DATA SHOWN Start Marker

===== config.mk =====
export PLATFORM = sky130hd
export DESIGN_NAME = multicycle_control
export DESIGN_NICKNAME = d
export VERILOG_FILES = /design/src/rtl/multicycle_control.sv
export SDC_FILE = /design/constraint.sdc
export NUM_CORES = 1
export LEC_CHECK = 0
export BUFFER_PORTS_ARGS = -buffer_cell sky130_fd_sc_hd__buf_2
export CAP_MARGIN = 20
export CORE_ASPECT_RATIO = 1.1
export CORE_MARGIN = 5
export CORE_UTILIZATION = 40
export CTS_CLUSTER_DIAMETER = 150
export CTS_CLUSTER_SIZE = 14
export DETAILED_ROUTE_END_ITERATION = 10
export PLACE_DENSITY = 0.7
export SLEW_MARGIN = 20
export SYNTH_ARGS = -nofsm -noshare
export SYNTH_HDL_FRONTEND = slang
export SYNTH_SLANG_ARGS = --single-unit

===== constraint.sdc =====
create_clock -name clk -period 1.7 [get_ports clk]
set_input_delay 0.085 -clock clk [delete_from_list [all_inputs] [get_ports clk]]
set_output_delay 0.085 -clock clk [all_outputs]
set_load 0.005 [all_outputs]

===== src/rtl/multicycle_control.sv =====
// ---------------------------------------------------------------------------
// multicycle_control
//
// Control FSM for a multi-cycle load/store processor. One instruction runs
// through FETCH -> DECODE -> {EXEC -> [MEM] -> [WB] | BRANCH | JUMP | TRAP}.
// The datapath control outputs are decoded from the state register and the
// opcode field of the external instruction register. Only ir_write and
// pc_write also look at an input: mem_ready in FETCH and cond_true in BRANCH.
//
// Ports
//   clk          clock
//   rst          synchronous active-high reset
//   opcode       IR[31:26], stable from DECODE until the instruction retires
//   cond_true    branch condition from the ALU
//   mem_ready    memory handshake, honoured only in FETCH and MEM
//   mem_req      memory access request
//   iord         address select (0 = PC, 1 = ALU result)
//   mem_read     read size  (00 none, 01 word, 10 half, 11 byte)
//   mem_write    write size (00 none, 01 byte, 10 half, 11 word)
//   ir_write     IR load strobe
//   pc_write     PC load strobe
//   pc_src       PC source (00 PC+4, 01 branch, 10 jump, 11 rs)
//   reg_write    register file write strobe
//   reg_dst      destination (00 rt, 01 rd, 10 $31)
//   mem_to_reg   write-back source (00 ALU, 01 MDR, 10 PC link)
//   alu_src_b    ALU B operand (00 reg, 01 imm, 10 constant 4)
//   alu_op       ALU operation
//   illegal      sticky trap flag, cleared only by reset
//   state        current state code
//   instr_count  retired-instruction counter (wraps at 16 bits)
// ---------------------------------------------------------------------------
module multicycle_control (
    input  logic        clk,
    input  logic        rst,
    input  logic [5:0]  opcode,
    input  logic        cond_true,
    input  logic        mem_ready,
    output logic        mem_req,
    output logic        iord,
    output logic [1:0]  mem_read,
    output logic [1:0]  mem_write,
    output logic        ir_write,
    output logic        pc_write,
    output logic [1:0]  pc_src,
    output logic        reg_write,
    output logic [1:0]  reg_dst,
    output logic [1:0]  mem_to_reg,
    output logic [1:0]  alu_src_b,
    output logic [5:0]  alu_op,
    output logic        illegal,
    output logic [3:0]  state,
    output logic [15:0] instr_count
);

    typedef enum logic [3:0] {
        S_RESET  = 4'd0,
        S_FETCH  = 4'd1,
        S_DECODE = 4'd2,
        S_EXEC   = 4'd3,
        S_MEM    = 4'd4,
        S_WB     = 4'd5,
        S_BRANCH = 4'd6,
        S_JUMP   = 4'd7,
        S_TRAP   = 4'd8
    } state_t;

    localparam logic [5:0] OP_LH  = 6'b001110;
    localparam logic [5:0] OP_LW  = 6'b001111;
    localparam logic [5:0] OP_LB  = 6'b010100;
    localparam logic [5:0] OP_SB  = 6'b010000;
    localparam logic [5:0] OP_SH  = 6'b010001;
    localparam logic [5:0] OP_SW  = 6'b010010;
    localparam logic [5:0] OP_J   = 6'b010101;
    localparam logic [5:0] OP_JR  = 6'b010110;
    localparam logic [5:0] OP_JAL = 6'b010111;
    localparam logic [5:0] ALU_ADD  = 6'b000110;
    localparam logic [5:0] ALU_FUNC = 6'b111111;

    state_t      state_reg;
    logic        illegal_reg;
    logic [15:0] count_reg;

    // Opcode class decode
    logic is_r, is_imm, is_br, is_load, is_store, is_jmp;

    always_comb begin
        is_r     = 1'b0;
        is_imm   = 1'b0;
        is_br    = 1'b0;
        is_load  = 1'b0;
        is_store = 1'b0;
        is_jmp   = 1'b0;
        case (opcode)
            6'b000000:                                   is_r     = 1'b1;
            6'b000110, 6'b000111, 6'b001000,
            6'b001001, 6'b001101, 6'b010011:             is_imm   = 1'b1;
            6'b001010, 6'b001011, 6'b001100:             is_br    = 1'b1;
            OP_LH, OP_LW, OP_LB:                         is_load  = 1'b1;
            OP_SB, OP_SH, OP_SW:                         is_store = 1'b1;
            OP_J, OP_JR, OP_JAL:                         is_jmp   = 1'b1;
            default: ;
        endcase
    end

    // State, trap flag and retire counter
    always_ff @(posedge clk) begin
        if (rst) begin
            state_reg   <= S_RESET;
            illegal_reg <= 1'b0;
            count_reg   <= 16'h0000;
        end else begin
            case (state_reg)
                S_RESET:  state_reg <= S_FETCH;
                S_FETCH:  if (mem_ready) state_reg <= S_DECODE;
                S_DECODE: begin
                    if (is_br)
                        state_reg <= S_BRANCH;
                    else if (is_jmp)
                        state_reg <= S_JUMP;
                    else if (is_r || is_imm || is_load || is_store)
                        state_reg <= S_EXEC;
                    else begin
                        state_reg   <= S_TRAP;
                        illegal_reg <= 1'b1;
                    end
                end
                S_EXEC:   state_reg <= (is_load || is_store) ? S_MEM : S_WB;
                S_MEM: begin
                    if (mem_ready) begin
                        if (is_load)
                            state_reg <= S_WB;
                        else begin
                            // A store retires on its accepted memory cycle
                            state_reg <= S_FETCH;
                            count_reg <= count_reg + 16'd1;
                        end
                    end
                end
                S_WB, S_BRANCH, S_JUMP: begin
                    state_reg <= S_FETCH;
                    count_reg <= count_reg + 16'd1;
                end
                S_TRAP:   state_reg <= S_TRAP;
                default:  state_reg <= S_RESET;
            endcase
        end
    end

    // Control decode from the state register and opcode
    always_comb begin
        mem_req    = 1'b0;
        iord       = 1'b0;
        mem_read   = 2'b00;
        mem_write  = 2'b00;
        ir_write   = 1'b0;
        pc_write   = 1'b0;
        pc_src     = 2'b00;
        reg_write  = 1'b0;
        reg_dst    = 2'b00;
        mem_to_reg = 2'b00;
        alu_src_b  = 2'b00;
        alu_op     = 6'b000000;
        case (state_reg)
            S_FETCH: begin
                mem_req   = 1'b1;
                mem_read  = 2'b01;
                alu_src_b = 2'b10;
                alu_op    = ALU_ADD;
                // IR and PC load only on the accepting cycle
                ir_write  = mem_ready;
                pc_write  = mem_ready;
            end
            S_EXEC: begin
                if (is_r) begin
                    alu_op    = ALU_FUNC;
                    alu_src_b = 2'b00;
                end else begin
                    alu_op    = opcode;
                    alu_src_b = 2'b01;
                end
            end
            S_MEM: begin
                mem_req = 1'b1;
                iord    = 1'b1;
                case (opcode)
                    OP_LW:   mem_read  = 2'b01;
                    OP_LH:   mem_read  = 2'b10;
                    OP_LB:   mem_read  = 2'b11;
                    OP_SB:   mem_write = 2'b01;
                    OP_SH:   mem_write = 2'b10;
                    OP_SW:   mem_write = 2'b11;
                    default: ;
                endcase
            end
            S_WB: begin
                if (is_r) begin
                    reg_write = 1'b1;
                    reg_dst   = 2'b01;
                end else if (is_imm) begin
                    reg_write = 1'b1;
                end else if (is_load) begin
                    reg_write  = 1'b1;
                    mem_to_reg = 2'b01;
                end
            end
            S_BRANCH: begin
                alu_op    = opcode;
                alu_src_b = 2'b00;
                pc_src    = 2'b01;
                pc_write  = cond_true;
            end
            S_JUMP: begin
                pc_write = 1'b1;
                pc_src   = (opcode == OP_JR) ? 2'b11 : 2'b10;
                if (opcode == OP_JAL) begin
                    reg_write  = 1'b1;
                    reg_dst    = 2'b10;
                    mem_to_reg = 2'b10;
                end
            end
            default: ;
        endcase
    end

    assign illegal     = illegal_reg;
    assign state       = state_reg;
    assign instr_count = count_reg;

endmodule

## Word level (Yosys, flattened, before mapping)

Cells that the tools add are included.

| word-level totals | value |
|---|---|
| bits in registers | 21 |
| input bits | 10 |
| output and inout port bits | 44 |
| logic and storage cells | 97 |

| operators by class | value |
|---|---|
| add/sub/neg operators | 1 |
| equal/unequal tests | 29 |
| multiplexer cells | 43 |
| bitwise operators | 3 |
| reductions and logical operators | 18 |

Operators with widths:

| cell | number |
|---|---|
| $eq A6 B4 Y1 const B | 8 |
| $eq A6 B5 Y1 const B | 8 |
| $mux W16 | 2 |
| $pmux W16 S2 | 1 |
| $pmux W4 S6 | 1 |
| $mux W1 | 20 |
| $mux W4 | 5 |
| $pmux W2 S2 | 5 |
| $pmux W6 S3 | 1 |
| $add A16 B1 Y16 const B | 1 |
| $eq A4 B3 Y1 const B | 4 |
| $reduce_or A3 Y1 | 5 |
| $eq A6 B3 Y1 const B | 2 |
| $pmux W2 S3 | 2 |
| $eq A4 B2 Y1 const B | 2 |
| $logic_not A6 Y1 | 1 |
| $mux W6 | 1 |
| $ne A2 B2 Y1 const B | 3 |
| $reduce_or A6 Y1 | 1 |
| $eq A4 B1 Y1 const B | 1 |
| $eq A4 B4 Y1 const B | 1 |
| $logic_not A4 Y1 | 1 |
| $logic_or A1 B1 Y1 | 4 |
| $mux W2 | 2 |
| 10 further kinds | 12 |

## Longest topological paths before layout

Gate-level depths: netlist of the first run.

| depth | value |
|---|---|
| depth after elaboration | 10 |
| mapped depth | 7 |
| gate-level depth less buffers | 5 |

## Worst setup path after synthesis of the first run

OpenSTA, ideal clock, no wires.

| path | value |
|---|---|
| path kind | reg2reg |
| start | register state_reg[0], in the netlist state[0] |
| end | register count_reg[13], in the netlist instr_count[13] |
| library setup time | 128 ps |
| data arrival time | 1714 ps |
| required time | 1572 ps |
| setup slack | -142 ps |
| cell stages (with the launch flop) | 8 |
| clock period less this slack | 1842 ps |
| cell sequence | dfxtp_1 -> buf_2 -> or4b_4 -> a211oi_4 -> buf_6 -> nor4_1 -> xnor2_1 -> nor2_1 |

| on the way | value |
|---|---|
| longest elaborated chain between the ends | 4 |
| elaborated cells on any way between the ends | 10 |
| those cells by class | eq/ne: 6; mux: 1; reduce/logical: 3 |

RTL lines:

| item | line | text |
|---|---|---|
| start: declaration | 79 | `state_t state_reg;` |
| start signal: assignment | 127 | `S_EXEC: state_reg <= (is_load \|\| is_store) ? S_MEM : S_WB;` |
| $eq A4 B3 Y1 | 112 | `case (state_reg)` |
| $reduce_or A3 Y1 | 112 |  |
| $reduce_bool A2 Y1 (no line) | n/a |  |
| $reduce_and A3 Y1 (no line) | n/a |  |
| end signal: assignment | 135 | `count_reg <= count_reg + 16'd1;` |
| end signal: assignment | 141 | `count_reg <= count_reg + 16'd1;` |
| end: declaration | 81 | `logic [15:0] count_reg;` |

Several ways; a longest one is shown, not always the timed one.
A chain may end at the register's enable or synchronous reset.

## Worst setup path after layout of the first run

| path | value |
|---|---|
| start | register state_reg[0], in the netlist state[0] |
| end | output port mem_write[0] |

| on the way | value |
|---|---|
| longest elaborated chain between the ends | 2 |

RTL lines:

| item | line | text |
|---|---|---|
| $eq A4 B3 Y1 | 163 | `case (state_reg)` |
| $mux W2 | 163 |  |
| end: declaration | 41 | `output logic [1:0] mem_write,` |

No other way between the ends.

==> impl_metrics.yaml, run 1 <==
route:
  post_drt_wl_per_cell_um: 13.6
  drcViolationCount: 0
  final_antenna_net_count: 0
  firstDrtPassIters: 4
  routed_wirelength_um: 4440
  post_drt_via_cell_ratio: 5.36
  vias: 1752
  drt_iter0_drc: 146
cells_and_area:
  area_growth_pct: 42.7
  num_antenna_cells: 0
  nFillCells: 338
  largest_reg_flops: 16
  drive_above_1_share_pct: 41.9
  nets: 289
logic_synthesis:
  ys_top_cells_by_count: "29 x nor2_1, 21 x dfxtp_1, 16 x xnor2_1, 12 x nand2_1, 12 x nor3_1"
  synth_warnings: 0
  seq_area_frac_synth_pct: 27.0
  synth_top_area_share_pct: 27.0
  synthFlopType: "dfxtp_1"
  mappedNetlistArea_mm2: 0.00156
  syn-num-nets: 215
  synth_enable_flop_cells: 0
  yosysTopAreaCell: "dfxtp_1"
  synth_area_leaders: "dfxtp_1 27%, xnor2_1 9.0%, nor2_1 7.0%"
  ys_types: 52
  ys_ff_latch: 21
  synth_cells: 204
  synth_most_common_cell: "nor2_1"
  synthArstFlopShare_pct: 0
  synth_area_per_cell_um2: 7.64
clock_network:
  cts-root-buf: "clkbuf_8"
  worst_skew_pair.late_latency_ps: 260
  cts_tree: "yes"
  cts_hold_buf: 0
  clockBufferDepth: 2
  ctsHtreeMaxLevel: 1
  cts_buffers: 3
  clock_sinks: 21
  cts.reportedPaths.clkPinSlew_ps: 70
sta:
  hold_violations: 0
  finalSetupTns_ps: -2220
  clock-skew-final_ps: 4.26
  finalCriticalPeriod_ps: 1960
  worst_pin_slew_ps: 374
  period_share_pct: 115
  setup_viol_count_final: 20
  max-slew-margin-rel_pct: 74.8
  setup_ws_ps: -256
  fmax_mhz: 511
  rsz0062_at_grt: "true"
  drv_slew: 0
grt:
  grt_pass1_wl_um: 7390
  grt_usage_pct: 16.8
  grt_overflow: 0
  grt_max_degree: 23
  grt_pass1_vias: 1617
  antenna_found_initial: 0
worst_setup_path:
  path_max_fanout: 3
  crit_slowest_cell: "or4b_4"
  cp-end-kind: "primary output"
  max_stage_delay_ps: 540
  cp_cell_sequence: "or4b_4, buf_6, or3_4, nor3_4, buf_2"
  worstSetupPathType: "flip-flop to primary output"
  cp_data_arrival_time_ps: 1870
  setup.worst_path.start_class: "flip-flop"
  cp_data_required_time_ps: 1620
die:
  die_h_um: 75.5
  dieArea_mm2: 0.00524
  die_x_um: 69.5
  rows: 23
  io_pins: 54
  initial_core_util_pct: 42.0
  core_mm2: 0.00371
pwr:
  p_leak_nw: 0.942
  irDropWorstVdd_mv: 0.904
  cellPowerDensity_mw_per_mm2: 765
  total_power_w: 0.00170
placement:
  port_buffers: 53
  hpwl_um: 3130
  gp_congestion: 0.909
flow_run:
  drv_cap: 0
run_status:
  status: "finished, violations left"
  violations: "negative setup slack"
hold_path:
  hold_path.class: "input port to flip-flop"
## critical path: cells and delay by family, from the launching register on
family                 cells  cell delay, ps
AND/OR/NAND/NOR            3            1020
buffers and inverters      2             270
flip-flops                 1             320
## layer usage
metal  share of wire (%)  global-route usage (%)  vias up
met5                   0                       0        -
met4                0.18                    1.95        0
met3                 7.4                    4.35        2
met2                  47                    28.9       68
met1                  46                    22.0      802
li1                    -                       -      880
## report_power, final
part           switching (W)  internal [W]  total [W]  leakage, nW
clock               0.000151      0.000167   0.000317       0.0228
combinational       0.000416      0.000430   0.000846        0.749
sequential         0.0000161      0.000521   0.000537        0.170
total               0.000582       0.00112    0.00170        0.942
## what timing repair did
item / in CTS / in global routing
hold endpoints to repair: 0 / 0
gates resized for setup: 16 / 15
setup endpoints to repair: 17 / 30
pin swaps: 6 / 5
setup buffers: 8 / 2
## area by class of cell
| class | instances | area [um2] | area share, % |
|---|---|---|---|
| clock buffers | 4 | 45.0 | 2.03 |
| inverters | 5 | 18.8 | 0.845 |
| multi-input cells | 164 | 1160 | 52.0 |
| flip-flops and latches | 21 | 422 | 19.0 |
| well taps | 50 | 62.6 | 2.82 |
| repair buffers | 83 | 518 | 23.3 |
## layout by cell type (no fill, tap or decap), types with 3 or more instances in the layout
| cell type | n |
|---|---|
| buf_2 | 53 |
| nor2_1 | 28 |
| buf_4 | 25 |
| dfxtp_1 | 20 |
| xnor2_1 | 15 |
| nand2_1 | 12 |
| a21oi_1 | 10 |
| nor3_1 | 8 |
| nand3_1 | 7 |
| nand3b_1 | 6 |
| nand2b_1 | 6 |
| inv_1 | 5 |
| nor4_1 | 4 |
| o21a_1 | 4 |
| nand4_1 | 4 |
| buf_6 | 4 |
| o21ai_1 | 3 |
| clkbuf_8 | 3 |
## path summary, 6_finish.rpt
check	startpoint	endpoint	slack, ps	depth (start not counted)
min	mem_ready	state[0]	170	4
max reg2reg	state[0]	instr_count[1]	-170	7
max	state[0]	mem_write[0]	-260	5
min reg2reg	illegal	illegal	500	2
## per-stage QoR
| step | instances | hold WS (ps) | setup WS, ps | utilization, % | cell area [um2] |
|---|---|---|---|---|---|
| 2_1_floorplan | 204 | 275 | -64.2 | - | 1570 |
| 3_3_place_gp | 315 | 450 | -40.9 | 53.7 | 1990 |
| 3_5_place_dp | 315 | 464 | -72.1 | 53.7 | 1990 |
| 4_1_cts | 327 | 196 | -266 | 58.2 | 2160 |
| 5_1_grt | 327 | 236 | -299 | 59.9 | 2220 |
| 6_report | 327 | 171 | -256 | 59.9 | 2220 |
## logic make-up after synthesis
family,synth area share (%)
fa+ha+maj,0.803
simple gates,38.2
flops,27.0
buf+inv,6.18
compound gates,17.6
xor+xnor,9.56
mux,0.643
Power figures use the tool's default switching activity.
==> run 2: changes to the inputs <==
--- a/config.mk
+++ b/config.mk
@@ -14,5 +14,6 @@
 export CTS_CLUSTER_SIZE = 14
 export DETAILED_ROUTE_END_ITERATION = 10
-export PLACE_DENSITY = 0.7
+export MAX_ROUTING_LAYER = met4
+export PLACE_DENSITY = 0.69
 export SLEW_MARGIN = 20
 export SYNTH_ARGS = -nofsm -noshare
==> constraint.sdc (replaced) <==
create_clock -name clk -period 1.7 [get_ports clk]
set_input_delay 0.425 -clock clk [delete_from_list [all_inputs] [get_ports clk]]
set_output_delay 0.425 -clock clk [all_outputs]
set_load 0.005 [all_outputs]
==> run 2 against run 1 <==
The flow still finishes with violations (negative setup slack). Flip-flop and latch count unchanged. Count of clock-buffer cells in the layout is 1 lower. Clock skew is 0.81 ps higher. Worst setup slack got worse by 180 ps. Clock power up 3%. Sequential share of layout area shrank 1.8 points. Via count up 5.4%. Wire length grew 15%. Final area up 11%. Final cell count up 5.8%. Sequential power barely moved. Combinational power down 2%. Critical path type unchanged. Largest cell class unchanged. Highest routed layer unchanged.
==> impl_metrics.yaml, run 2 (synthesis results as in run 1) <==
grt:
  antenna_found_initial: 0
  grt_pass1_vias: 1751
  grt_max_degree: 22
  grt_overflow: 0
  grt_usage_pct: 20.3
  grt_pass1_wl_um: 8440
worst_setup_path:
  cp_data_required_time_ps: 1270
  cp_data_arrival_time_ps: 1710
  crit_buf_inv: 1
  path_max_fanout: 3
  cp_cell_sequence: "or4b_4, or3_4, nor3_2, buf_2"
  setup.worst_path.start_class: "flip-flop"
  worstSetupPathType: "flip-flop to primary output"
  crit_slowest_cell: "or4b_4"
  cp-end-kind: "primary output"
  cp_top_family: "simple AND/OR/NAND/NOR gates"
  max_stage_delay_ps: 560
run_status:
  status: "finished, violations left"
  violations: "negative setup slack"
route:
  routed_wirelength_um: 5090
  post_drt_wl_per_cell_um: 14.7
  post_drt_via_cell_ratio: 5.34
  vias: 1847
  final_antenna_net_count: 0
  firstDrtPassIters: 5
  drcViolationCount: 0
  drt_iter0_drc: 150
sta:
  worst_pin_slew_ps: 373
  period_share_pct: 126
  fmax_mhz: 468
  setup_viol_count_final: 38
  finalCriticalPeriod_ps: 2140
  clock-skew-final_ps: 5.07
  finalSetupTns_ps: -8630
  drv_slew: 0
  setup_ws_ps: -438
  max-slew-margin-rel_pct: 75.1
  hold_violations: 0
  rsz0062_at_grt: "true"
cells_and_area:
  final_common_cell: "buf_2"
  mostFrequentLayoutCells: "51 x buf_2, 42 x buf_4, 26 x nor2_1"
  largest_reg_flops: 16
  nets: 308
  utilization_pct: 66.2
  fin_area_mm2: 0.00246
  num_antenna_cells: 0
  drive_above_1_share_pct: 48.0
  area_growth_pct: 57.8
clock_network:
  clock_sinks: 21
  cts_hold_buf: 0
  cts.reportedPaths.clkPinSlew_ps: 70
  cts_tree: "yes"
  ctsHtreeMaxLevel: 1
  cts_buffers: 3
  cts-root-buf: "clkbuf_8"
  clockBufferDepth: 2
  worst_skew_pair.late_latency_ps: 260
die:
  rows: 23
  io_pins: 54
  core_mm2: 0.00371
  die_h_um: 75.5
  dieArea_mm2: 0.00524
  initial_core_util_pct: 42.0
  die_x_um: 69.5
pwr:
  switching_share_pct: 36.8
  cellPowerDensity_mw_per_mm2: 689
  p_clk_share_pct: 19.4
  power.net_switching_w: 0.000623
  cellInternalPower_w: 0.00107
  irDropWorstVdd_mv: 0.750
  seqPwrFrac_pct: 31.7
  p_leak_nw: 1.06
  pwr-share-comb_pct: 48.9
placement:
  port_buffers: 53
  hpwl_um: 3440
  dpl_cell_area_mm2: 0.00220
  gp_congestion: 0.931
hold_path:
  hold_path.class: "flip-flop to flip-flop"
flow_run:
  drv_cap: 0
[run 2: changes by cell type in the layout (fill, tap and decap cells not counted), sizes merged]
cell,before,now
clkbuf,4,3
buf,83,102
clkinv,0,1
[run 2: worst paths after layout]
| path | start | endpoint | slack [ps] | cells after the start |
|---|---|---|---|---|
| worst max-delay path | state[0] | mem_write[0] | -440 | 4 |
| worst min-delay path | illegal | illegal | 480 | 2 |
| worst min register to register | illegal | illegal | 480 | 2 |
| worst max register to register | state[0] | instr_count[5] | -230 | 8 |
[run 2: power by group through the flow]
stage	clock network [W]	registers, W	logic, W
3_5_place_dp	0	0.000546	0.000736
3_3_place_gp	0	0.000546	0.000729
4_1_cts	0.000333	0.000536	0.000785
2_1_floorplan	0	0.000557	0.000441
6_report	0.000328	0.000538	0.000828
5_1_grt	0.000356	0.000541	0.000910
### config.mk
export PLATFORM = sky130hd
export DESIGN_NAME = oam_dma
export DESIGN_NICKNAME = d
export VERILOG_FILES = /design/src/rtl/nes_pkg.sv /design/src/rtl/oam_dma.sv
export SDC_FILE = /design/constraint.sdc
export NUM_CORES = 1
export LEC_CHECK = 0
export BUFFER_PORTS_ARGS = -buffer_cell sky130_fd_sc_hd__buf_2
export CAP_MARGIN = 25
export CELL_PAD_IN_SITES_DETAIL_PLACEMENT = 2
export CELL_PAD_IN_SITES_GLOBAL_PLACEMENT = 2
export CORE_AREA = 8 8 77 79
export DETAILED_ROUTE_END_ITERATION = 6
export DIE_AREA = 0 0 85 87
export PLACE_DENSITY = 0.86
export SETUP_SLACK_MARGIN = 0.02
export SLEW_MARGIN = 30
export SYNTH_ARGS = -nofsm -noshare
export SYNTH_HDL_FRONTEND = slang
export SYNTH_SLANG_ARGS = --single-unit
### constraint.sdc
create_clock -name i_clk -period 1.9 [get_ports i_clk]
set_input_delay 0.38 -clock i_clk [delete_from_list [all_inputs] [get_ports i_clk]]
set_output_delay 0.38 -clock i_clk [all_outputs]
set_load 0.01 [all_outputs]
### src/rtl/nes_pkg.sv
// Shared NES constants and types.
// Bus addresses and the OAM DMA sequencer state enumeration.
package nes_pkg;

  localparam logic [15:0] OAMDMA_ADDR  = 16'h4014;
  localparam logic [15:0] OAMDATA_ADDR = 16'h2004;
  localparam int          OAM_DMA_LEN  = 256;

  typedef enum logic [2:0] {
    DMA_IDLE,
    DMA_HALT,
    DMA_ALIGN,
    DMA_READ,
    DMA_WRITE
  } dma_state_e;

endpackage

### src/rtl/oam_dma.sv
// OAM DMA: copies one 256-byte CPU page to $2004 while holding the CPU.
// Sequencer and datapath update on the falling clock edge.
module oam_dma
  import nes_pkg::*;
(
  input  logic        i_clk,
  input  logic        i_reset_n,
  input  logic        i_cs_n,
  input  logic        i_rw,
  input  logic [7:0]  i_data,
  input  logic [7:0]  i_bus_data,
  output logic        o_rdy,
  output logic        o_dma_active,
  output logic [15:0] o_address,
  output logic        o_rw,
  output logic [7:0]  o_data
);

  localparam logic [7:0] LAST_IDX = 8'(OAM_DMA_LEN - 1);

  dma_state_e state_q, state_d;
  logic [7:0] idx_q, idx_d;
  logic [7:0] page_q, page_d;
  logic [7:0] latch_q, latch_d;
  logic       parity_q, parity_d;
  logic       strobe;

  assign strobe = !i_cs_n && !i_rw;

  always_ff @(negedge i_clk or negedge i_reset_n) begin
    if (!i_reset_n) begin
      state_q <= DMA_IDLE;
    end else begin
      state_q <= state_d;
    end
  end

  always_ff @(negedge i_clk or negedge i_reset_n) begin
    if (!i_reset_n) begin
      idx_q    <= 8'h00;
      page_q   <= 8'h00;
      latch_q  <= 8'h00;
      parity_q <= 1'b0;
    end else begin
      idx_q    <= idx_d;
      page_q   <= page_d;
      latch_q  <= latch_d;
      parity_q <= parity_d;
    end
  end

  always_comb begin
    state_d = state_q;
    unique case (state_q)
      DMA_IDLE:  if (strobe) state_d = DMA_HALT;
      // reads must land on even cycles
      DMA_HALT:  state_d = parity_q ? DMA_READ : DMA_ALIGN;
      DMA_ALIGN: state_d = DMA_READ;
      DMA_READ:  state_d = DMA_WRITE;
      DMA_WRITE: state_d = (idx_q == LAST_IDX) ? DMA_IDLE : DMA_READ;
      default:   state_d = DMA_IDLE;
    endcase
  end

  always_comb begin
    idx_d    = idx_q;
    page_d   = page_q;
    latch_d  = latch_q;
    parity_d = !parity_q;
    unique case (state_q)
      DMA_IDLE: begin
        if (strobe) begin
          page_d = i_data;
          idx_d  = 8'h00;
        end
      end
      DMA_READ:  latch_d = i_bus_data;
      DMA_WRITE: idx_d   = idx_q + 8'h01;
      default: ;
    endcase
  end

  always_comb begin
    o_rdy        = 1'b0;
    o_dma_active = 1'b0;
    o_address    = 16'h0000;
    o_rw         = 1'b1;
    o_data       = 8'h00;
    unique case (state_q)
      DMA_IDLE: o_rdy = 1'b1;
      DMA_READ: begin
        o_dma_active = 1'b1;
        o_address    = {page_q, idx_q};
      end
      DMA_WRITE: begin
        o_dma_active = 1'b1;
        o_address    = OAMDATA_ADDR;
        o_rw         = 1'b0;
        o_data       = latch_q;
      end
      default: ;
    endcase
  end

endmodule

DATA SHOWN End Marker

Although the records may continue, retype only the lines from the first one through the one containing "through FETCH ->", exactly as they appear.

===== config.mk =====
export PLATFORM = sky130hd
export DESIGN_NAME = multicycle_control
export DESIGN_NICKNAME = d
export VERILOG_FILES = /design/src/rtl/multicycle_control.sv
export SDC_FILE = /design/constraint.sdc
export NUM_CORES = 1
export LEC_CHECK = 0
export BUFFER_PORTS_ARGS = -buffer_cell sky130_fd_sc_hd__buf_2
export CAP_MARGIN = 20
export CORE_ASPECT_RATIO = 1.1
export CORE_MARGIN = 5
export CORE_UTILIZATION = 40
export CTS_CLUSTER_DIAMETER = 150
export CTS_CLUSTER_SIZE = 14
export DETAILED_ROUTE_END_ITERATION = 10
export PLACE_DENSITY = 0.7
export SLEW_MARGIN = 20
export SYNTH_ARGS = -nofsm -noshare
export SYNTH_HDL_FRONTEND = slang
export SYNTH_SLANG_ARGS = --single-unit

===== constraint.sdc =====
create_clock -name clk -period 1.7 [get_ports clk]
set_input_delay 0.085 -clock clk [delete_from_list [all_inputs] [get_ports clk]]
set_output_delay 0.085 -clock clk [all_outputs]
set_load 0.005 [all_outputs]

===== src/rtl/multicycle_control.sv =====
// ---------------------------------------------------------------------------
// multicycle_control
//
// Control FSM for a multi-cycle load/store processor. One instruction runs
// through FETCH -> DECODE -> {EXEC -> [MEM] -> [WB] | BRANCH | JUMP | TRAP}.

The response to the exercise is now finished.